IDOT's new mowing approach to help protect Monarchs, pollinator populations in Illinois
To help revive the shrinking populations of the monarch butterfly and other pollinators, the Illinois Department of Transportation is adjusting its mowing routine along state highways this spring and summer.
Part of IDOT’s overall effort to encourage green and sustainable practices in all its programs and projects, the approach will help to re-establish types of plants that are food sources for bees, butterflies and other insects that are native to Illinois.
“As one of the largest land owners in the state, IDOT appreciates its tremendous responsibility to act as stewards of the environment,” said Illinois Transportation Secretary Randy Blankenhorn. “This simple change in our maintenance obligations will have little impact on the traveling public, but will give a big assist to Mother Nature at no cost to the state.”
Although their numbers are on the decline, pollinators play a vital role in agriculture and the state’s ecosystem by fertilizing and aiding in reproduction of flowers, fruits, vegetables and seeds.
The official state insect of Illinois since 1975, the monarch butterfly is at risk of being declared endangered, with a population that’s declined by 80 percent the last 10 years.
Starting this month, IDOT will only mow 15 feet of right of way beyond the edge of the roadway. Exceptions will be made in certain areas to preserve sightlines for motorists and to prevent the spread of invasive plant species.
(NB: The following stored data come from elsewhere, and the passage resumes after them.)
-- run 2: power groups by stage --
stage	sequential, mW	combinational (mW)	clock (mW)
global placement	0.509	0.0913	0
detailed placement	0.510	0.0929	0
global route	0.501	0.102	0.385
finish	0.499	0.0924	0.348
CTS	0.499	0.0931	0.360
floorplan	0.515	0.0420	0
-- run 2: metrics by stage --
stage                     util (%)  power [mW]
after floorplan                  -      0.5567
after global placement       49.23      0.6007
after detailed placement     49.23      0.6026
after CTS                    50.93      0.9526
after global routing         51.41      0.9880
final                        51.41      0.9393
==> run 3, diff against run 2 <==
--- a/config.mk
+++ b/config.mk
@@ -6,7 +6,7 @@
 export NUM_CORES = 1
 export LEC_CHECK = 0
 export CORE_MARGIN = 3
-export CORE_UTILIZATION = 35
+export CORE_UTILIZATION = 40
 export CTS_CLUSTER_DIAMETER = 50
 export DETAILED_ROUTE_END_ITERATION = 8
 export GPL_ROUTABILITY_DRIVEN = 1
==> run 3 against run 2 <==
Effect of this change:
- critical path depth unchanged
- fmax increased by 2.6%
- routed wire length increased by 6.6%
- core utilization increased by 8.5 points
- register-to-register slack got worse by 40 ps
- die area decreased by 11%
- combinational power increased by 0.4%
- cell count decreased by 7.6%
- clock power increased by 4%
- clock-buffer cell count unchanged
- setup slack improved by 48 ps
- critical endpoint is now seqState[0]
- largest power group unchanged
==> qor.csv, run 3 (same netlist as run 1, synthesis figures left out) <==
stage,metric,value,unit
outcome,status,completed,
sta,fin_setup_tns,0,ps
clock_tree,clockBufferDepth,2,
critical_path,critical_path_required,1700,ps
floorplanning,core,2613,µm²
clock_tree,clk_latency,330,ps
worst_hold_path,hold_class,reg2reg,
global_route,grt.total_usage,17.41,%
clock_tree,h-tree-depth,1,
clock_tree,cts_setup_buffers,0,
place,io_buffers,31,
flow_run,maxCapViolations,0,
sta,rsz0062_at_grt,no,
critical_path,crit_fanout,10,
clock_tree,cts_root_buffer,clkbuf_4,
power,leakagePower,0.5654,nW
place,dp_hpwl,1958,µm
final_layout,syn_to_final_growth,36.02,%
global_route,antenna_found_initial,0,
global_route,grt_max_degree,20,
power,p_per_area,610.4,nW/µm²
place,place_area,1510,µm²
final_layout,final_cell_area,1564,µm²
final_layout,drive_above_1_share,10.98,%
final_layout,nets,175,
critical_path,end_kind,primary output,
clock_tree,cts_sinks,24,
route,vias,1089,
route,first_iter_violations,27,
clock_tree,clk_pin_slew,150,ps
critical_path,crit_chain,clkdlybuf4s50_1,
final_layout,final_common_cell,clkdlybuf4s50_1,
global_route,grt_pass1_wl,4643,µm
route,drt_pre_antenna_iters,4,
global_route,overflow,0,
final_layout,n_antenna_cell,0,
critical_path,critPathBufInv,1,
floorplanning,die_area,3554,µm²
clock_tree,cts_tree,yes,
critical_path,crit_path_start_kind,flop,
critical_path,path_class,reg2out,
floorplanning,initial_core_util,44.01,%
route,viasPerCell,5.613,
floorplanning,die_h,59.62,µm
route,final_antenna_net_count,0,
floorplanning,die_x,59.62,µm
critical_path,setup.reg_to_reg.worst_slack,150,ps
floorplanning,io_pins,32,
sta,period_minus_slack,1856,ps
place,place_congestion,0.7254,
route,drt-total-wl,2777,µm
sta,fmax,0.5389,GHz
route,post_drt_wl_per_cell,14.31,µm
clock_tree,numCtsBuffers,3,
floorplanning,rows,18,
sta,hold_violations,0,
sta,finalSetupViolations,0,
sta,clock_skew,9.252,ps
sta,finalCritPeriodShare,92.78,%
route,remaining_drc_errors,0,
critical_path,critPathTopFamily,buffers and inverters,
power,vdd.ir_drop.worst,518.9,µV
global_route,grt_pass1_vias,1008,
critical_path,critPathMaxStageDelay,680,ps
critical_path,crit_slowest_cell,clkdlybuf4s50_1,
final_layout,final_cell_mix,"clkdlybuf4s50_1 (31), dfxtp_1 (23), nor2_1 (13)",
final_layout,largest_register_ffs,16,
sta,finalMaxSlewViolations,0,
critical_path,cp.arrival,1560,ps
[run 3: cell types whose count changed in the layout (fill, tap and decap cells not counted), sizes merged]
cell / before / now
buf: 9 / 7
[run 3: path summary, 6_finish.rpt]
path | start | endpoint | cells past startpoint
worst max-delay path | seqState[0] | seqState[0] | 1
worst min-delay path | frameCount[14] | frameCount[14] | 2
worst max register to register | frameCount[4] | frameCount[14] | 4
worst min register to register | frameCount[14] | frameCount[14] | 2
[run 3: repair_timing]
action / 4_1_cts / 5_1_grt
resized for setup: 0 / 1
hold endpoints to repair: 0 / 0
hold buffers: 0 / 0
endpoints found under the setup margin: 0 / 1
Prior to this initiative, mowing widths varied by location. By reducing the amount of land being mowed, IDOT hopes to encourage the growth of critical plant species, such as milkweed, the only food source for monarch caterpillars. In the coming months, IDOT will be monitoring roadsides to determine if the approach is working.
In recent months, IDOT has taken other measures to restore native habitat along state highways, including a prairie restoration project on U.S. 45 near Champaign.